Algunos ejemplos sencillos: el Gobierno encuentra enormes dificultades para mostrar una gestión cultural definida, no ha dado un solo paso en la reforma política, gran tema de la crisis del 2001 y carece de una política universitaria mínimamente interesante más allá del aumento de salarios (durante el menemismo, en cambio, se abrieron varias universidades en el conurbano, que ayudaron a acercar la educación superior a las barriadas pobres del Gran Buenos Aires). Los derrapes sucesivos de la estrategia mediática K, dramáticamente expuestos por la hiperexposición de Luis D’Elía durante el conflicto del campo, son el ejemplo más claro de las limitaciones oficiales para mostrar resultados concretos en áreas sensibles.
La distancia entre el Gobierno y la clase media es una situación común a varios países de la región. Los presidentes de izquierda de América latina no son revolucionarios, aun cuando el sustantivo –acompañado por adjetivos como “bolivariana” en Venezuela, “ciudadana” en Ecuador o “indígena” en Bolivia– figure al tope de sus discursos. Se trata, en realidad, de procesos de reforma y cambio más o menos radicales, más o menos institucionales, en todos los casos democráticos, y que en un principio contaron con el apoyo de los sectores medios, como demuestran los enormes consensos conseguidos al comienzo de sus mandatos por líderes como Evo Morales (que en su primera elección obtuvo la votación más alta de la historia reciente de su país) o incluso Hugo Chávez (92 por ciento del apoyo al Sí en el primer referéndum constitucional).

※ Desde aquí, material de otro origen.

## garnet
## HandwashSensor
module HandwashSensor(
    input clk,
    input reset,
    input acceptLeftHandDistance,
    input [15:0] leftHandDistance,
    input acceptLeftHandGain,
    input [7:0] leftHandGain,
    input acceptRightHandDistance,
    input [15:0] rightHandDistance,
    input acceptRightHandGain,
    input [7:0] rightHandGain,
    output waterOn
);
For scale: about 1100 cells after synthesis, ~80 flip-flops, about 55 I/O pins, about 10000 um^2 of cells after synthesis.
export LEC_CHECK = 0
export CAP_MARGIN = 35
export CORE_ASPECT_RATIO = 1.62
export CORE_MARGIN = 2
export CORE_UTILIZATION = 35
export CTS_CLUSTER_SIZE = 88
export GPL_ROUTABILITY_DRIVEN = 0
export GPL_TIMING_DRIVEN = 0
export MAX_ROUTING_LAYER = met5
export PLACE_DENSITY_LB_ADDON = 0.08
export SLEW_MARGIN = 0
export TNS_END_PERCENT = 20
create_clock -name core_clock -period 5.46 [get_ports {clk}]
run.sh (not shown) runs the stock make flow with config.mk's settings and CLKGATE_MAP_FILE=.
Relative to garnet, the following input files were edited for juniper:
Settings: swapping 35 for 57 in CORE_UTILIZATION; putting SETUP_SLACK_MARGIN at -0.04 where nothing was set; swapping 0 for 1 in GPL_TIMING_DRIVEN; putting ABC_AREA at 1 where nothing was set; swapping 88 for 78 in CTS_CLUSTER_SIZE; putting CTS_CLUSTER_DIAMETER at 106 where nothing was set; swapping 1.62 for 1.81 in CORE_ASPECT_RATIO.
### Flow results
- Diff garnet -> juniper | switching part of the total | increase of 6.1 points
- Higher yosys cell count goes to juniper over garnet.
- When juniper is measured against garnet, its signed area change from the synthesized netlist to the final layout turns out 4.6 points lower.
- On relative contribution of combinational cells to total power: between juniper and garnet, it ends up higher for juniper.
- Going from garnet to juniper, Yosys chip area grows by 810 um^2.
- Delta (juniper minus garnet): cell leakage power has increased, part of the total power dissipated in the clock network has decreased.


HandwashSensor again, from the RTL that the note above started with.
export LEC_CHECK = 0
export ABC_AREA = 1
export CAP_MARGIN = 20
export CORE_MARGIN = 2
export CORE_UTILIZATION = 70
export CTS_CLUSTER_DIAMETER = 40
export CTS_CLUSTER_SIZE = 72
export SLEW_MARGIN = 20
create_clock -name core_clock -period 4.44 [get_ports {clk}]
The first run finished with timing, DRC and antenna clean.
==> exp/zinc <==
Design neuron_intra_Nbits, start of the top module:
module neuron_intra_Nbits #(
    parameter N = 16,
    parameter N_INPUTS = 16,
    parameter LOG_N_INPUTS = 4  
) (
    input  wire                         clk,
    input  wire                         rst,
    input  wire                         en,
    input  wire signed [N*N_INPUTS-1:0] W,     
    input  wire signed [N*N_INPUTS-1:0] X_N,   
    output reg signed [         N-1:0] Out
);
  wire signed [2*N*N_INPUTS-1:0] prod;
  wire signed [         N-1:0] act_out;
  genvar i;
  generate
    for (i = 0; i < N_INPUTS; i = i + 1) begin : mults
      wire signed [N-1:0] Wi;
      wire signed [N-1:0] Xi;
      assign Wi = W[i*N+:N];
      assign Xi = X_N[i*N+:N];
      assign prod[i*2*N+:2*N] = Wi * Xi;
    end
  endgenerate
  genvar j, k;
  generate
    for (j = 0; j < LOG_N_INPUTS; j = j + 1) begin : ADDER_TREE
      wire signed [2*N*(N_INPUTS >> (j+1))-1:0] sum_stage;
      if(j == 0) begin
  ...
==> flow/config.mk <==
export PLATFORM = sky130hd
export DESIGN_NAME = neuron_intra_Nbits
export DESIGN_NICKNAME = neuron_intra_Nbits
export VERILOG_FILES = /design/flow/design.v
export SDC_FILE = /design/flow/constraint.sdc
export NUM_CORES = 4
export LEC_CHECK = 0
export ABC_AREA = 1
export CAP_MARGIN = 20
export CORE_ASPECT_RATIO = 0.7
export CORE_MARGIN = 2
export CORE_UTILIZATION = 72
export CTS_CLUSTER_DIAMETER = 199
export CTS_CLUSTER_SIZE = 95
export SLEW_MARGIN = 20
export TNS_END_PERCENT = 15
==> flow/constraint.sdc <==
create_clock -name core_clock -period 8.84 [get_ports {clk}]
set_input_delay 1.7680 -clock core_clock [delete_from_list [all_inputs] [get_ports {clk}]]
set_output_delay 1.7680 -clock core_clock [all_outputs]
set_load 0.01 [all_outputs]
run.sh (not shown) runs the stock make flow with config.mk's settings and CLKGATE_MAP_FILE=.
==> exp/yarrow: changes against exp/zinc <==
ABC_AREA = unset   (was 1)
CAP_MARGIN = 0   (was 20)
CORE_ASPECT_RATIO = unset   (was 0.7)
PLACE_DENSITY = 0.42   (was unset)
==> flow/constraint.sdc (replaced) <==
create_clock -name core_clock -period 6.96 [get_ports {clk}]
set_input_delay 1.3920 -clock core_clock [delete_from_list [all_inputs] [get_ports {clk}]]
set_output_delay 1.3920 -clock core_clock [all_outputs]
set_load 0.01 [all_outputs]
==> comparison table <==
quantity                                                       exp/yarrow              exp/zinc
Result of the run                                         failed layout checks  failed layout checks
Violated checks                                      negative setup slack  negative setup slack
Antenna violations before repair                                       22                    23
Tightest slew margin relative to the limit                         49.50%                29.86%
Worst Setup Slack post-DPL                                      -5.249 ns             -3.349 ns
AND-OR/OR-AND Cells, Area Fraction                                0.4183%               0.3342%
RD Place Congestion                                                 1.140                 1.108
Worst Path Max Fanout                                                   9                     7
Yosys stat cell total                                               16240                 18840
Late-Pin Clk Latency                                              0.32 ns               0.33 ns
Number of warnings in the stage logs                                   53                    51
Synthesized Nets                                                    22620                 25230
Startpoint of the worst hold path                                 acc[21]                acc[0]
Netlist area before placement                                 157900 um^2           162500 um^2
Post-DR vias/cell                                                   5.675                 5.395
Total wirelength of the detailed-routed design                  526200 um             526300 um
Adder Area Share                                                   70.47%                68.49%
Net total in the final layout                                       24410                 26770
Distinct cell type count of the synthesized netlist                    41                    36
Post-layout instance count excluding filler cells                   20900                 23410
Buffers plus inverters on the worst setup path                          9                    12
Met3 track utilization from global routing                         10.30%                23.41%
Crit path DRT                                                     7.16 ns               9.09 ns
HPWL after DPL                                                  474800 um             477400 um
Chip area                                                     223100 um^2           229600 um^2
Combinational share of cell area                                   74.89%                70.73%
Largest stage delay on the critical path                          0.64 ns               0.60 ns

En ambos casos, sin embargo, la clase media se ha ido alejando progresivamente de ellos.
Pero el caso más interesante es el de Brasil. En las elecciones presidenciales del 2002, Lula se impuso homogéneamente en todo el país, con buenos resultados en San Pablo y Río. En el 2006, con su gobierno todavía sacudido por una serie de escándalos de corrupción, obtuvo un porcentaje de votos similar pero distribuido de manera muy diferente: arrasó en los estados pobres del norte y el nordeste –el PT logró el pequeño milagro de derrotar a Antonio Carlos Magalhaes, el señor feudal de Bahía– pero perdió en siete del centro y sur. En los barrios de clase media de San Pablo y Río, la oposición alcanzó el 75 por ciento de los votos. Lo notable es que últimamente parece haber recuperado parte del apoyo de los sectores medios, como demuestra su 75 por ciento de imagen positiva.

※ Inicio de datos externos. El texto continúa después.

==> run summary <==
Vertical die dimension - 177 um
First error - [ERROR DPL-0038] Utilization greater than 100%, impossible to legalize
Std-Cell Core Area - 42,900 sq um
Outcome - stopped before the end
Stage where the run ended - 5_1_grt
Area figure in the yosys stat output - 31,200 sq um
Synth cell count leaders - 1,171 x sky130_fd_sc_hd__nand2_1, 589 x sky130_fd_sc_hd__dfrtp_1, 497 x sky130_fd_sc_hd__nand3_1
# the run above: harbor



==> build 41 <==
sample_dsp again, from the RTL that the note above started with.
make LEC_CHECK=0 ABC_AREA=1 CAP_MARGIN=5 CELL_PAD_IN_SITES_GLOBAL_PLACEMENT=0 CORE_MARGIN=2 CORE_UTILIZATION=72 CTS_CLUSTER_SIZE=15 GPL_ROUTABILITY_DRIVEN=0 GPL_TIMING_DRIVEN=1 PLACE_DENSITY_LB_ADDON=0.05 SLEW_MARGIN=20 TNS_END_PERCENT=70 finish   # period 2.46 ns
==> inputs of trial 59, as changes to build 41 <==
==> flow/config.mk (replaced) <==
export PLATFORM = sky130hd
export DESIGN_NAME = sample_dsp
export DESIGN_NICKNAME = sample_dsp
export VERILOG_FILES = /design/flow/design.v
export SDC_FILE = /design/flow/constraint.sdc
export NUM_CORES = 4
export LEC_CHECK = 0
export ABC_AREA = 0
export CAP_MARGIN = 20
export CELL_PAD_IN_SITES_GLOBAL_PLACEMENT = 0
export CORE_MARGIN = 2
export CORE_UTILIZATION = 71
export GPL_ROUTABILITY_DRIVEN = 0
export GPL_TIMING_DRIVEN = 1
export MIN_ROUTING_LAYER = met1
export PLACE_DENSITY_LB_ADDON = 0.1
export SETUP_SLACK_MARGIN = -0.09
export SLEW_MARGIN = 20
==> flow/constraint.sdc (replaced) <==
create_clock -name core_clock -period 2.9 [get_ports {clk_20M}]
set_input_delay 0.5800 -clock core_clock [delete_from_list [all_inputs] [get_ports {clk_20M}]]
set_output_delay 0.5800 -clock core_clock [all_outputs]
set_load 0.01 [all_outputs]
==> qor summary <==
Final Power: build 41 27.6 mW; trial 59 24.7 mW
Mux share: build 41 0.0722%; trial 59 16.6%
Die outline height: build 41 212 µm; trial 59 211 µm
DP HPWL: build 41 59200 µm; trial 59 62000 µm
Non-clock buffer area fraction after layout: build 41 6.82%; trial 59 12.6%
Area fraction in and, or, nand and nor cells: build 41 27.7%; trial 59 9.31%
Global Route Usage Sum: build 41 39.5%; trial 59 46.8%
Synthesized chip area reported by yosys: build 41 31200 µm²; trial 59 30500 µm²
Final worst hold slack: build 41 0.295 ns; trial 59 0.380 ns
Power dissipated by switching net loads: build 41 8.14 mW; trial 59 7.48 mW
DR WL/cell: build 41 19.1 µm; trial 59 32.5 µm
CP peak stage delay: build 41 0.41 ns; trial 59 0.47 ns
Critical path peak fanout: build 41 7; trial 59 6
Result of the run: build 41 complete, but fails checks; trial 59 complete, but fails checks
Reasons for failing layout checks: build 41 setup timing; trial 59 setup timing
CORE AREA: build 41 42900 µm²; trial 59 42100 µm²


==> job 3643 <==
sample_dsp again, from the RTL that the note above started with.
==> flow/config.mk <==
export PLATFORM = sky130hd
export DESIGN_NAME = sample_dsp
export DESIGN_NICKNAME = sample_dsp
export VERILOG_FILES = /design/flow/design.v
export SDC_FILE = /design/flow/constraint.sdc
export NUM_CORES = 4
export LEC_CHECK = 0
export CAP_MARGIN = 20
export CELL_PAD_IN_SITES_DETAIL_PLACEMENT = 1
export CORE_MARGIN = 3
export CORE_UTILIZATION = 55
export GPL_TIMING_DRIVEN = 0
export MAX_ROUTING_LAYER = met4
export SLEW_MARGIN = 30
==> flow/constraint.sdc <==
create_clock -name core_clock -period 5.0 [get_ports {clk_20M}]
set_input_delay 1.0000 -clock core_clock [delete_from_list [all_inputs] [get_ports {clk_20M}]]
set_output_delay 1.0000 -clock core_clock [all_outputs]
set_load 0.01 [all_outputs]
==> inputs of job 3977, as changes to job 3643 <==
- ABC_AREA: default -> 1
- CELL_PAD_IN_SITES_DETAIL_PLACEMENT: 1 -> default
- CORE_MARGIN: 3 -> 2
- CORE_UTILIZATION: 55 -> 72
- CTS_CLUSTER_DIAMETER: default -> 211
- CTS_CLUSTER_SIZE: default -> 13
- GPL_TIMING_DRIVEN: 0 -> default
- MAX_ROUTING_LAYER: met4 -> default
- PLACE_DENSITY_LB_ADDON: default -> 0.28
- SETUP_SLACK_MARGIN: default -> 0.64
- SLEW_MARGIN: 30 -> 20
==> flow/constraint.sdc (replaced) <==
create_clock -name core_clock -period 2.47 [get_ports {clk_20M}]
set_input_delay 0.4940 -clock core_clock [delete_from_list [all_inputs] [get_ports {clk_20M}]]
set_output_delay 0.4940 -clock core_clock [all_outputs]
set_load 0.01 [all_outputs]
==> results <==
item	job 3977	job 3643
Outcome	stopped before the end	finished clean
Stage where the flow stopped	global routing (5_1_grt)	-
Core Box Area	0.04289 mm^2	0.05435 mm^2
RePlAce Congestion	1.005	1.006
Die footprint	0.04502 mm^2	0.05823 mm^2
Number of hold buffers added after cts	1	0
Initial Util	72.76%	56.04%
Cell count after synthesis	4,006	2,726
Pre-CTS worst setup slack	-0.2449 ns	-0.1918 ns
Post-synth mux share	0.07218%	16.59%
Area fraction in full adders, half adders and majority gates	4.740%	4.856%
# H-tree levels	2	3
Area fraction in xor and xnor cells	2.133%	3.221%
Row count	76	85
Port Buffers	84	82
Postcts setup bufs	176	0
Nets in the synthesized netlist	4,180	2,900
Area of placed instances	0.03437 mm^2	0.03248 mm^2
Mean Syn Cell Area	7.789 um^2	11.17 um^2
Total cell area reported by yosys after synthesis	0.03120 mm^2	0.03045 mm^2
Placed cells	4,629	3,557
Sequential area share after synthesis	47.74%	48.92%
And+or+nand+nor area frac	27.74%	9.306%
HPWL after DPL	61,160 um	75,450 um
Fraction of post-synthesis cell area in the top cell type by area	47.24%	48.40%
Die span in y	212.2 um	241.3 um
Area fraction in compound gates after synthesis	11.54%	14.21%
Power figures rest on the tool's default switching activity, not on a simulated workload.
==> inputs of job 2623 <==
==> flow/design.v <==
module ffD(clk, rst, Din, Dout);
input clk, rst;
input [31:0]Din;
output [31:0]Dout;
reg [31:0]Dout;
always@(posedge clk) 
begin
	if(rst==1)
	Dout <= 0;
	else
	Dout <= Din;
end
endmodule 
module mux1 (
		input [31:0] A, B,
		input Sel,
		output reg [31:0] Out
	);
	always @(Sel, A, B) begin
		case (Sel)
			0: Out = A;
			1:	Out = B;
		endcase
	end
endmodule
module extend (
	input [15:0]offset,
	output reg [31:0]offset32
);
always @(offset)
begin
 offset32[31:0] = {16'b0000000000000000,offset[15:0]};
end
endmodule
job 101:
==> flow/design.v <==
module ieee754multiplier (
    input logic clk, rst_n,
    input logic [31:0] a_i,
    input logic [31:0] b_i,
    input logic start_i,
    output logic done_o,
    output logic nan_o,
    output logic inifinit_o,
    output logic overflow_o,
    output logic underflow_o,
    output logic [31:0] product_o
);
typedef enum logic[1:0] {
    INITIAL_STATE = 2'b00,
    MULTIPLY_STEP = 2'b01,
    RESULT_VERIFICATION_STEP = 2'b10,
    DONE = 2'b11
} MULTIPLIER_FSM_STATE;
MULTIPLIER_FSM_STATE current_state;
logic [31:0] a_r, b_r;  
logic signal_a, signal_b;
logic [7:0] exponent_a, exponent_b;
logic [23:0] mantissa_a, mantissa_b;  
logic [47:0] mantissa_temp;
logic [9:0] exponent_temp;
logic [31:0] product_r;      
logic [1:0]  exponent_hi_r;  
always_comb begin : MULTIPLIER_COMB_BLOCK
    signal_a = a_r[31];  
    signal_b = b_r[31];  
    exponent_a = a_r[30:23];  
    exponent_b = b_r[30:23];  
    mantissa_a[23] = 1;
    mantissa_a[22:0] = a_r[22:0];   
    mantissa_b[23] = 1;
    mantissa_b[22:0] = b_r[22:0];   
    if (mantissa_a[22-:23] == 0 || mantissa_b[22-:23] == 0) begin  
        mantissa_temp = 0;  
        exponent_temp = 0;  
    end else begin
        mantissa_temp = mantissa_a * mantissa_b;  
        exponent_temp = exponent_a + exponent_b - 127;  
        if (mantissa_temp[47] == 1) begin  
            mantissa_temp = mantissa_temp >> 1;  
            exponent_temp = exponent_temp + 1;  
        end
    end
end
always_ff @(posedge clk, negedge rst_n) begin : MULTIPLIER_FF_BLOCK
    if(!rst_n) begin
        current_state <= INITIAL_STATE;
        a_r <= 32'b0;
        b_r <= 32'b0;
        product_r <= 32'b0;
        exponent_hi_r <= 2'b0;
        done_o <= 1'b0;
        nan_o <= 1'b0;
        inifinit_o <= 1'b0;
        overflow_o <= 1'b0;
        underflow_o <= 1'b0;
        product_o <= 32'b0;
    end else begin
        case (current_state)
            INITIAL_STATE, DONE: begin
                done_o <= 1'b0;
                if (start_i) begin
                    a_r <= a_i;
                    b_r <= b_i;
                    current_state <= MULTIPLY_STEP;
                end else begin
                    current_state <= INITIAL_STATE;
                end
            end
            MULTIPLY_STEP: begin
                product_r[31] <= signal_a ^ signal_b;  
                product_r[30:23] <= exponent_temp[7:0];  
                product_r[22:0] <= mantissa_temp[45:23];  
                exponent_hi_r <= exponent_temp[9:8];
                current_state <= RESULT_VERIFICATION_STEP;
            end
            RESULT_VERIFICATION_STEP: begin
                nan_o <= 1'b0;
                inifinit_o <= 1'b0;
                overflow_o <= 1'b0;
                underflow_o <= 1'b0;
                product_o <= product_r;
                if (product_r[30:23] == 8'hFF && product_r[22:0] != 23'b00) begin
                    nan_o <= 1'b1;
                    product_o <= 32'b00;
                end else if (product_r[30:23] == 8'b11111111 && product_r[22:0] == 23'b0) begin
                    inifinit_o <= 1'b1;
                end else if (exponent_hi_r[0] == 1'b1 || exponent_hi_r[1] == 1'b1) begin
                    overflow_o <= 1'b1;
                    product_o <= 32'h7FFFFFFF;
                end else if (product_r[30:23] == 8'b00000000) begin
                    underflow_o <= 1'b1;
                    product_o <= 32'b00;
                end
                done_o <= 1'b1;
                current_state <= DONE;
            end
        endcase
    end
end
endmodule
==> v37: inputs <==
Design CentralProcessingUnit, start of the top module:
module CentralProcessingUnit (
  input clock,
  input reset,
  input handInterruptSignalIn,
  input [15:0] IF_memory_read,
  output [15:0] IF_address,
  input [15:0] MEM_memory_read,
  output [1:0] MEM_memory_control,
  output [15:0] MEM_memory_address,
  output [15:0] MEM_target_value,
  output [175:0] register_value
);
Settings: LEC_CHECK=0, CAP_MARGIN=20, CELL_PAD_IN_SITES_GLOBAL_PLACEMENT=2, CORE_MARGIN=2, CORE_UTILIZATION=26, CTS_CLUSTER_DIAMETER=44, CTS_CLUSTER_SIZE=27, GPL_TIMING_DRIVEN=1, MAX_ROUTING_LAYER=met4, PLACE_DENSITY_LB_ADDON=0.1, SETUP_SLACK_MARGIN=1.32, SLEW_MARGIN=20, TNS_END_PERCENT=30; clock period 9.42 ns.
run.sh (not shown) runs the stock make flow with config.mk's settings and CLKGATE_MAP_FILE=.
==> inputs of v23, as changes to v37 <==
==> flow/config.mk (replaced) <==
export PLATFORM = sky130hd
export DESIGN_NAME = CentralProcessingUnit
export DESIGN_NICKNAME = CentralProcessingUnit
export VERILOG_FILES = /design/flow/design.v
export SDC_FILE = /design/flow/constraint.sdc
export NUM_CORES = 4
export LEC_CHECK = 0
export CAP_MARGIN = 20
export CELL_PAD_IN_SITES_GLOBAL_PLACEMENT = 3
export CORE_ASPECT_RATIO = 0.55
export CORE_MARGIN = 5
export CORE_UTILIZATION = 53
export CTS_CLUSTER_DIAMETER = 109
export MAX_ROUTING_LAYER = met4
export PLACE_DENSITY_LB_ADDON = 0.22
export SLEW_MARGIN = 20
export TNS_END_PERCENT = 10
==> flow/constraint.sdc (replaced) <==
create_clock -name core_clock -period 8.1 [get_ports {clock}]
set_input_delay 1.6200 -clock core_clock [delete_from_list [all_inputs] [get_ports {clock}]]
set_output_delay 1.6200 -clock core_clock [all_outputs]
set_load 0.01 [all_outputs]
==> qor.yml <==
run_status:
  status: "timing/DRC/antenna clean"
grt:
  grt_use_met1_pct: 35.7
sta:
  setup_tns_ps: 0
worst_hold_path:
  hold_start: "hardwareHandler.handSignalCache[1]$_DFF_PN1_"
# the run above: v37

La reconciliación del presidente brasileño con al menos una parte de la clase media de su país demuestra que es posible encender el fuego de las ceniza, y que tiene sentido trabajar para hacerlo. Chacho Alvarez lo dijo en mayo, con esa capacidad tan suya para sintetizar el análisis político más penetrante en una frase simple y cargada de sentido. Para ello apeló al escritor favorito de los columnistas. “Otra vez sacamos el librito de Jauretche para enseñarle a la clase media cómo es un verdadero proyecto popular y vamos a terminar entregando la clase media a algún proyecto conservador”, dijo Chacho. Y quiso decir: es posible liderar un proceso de cambio sin el aval mayoritario de la clase media, pero nunca contra ella.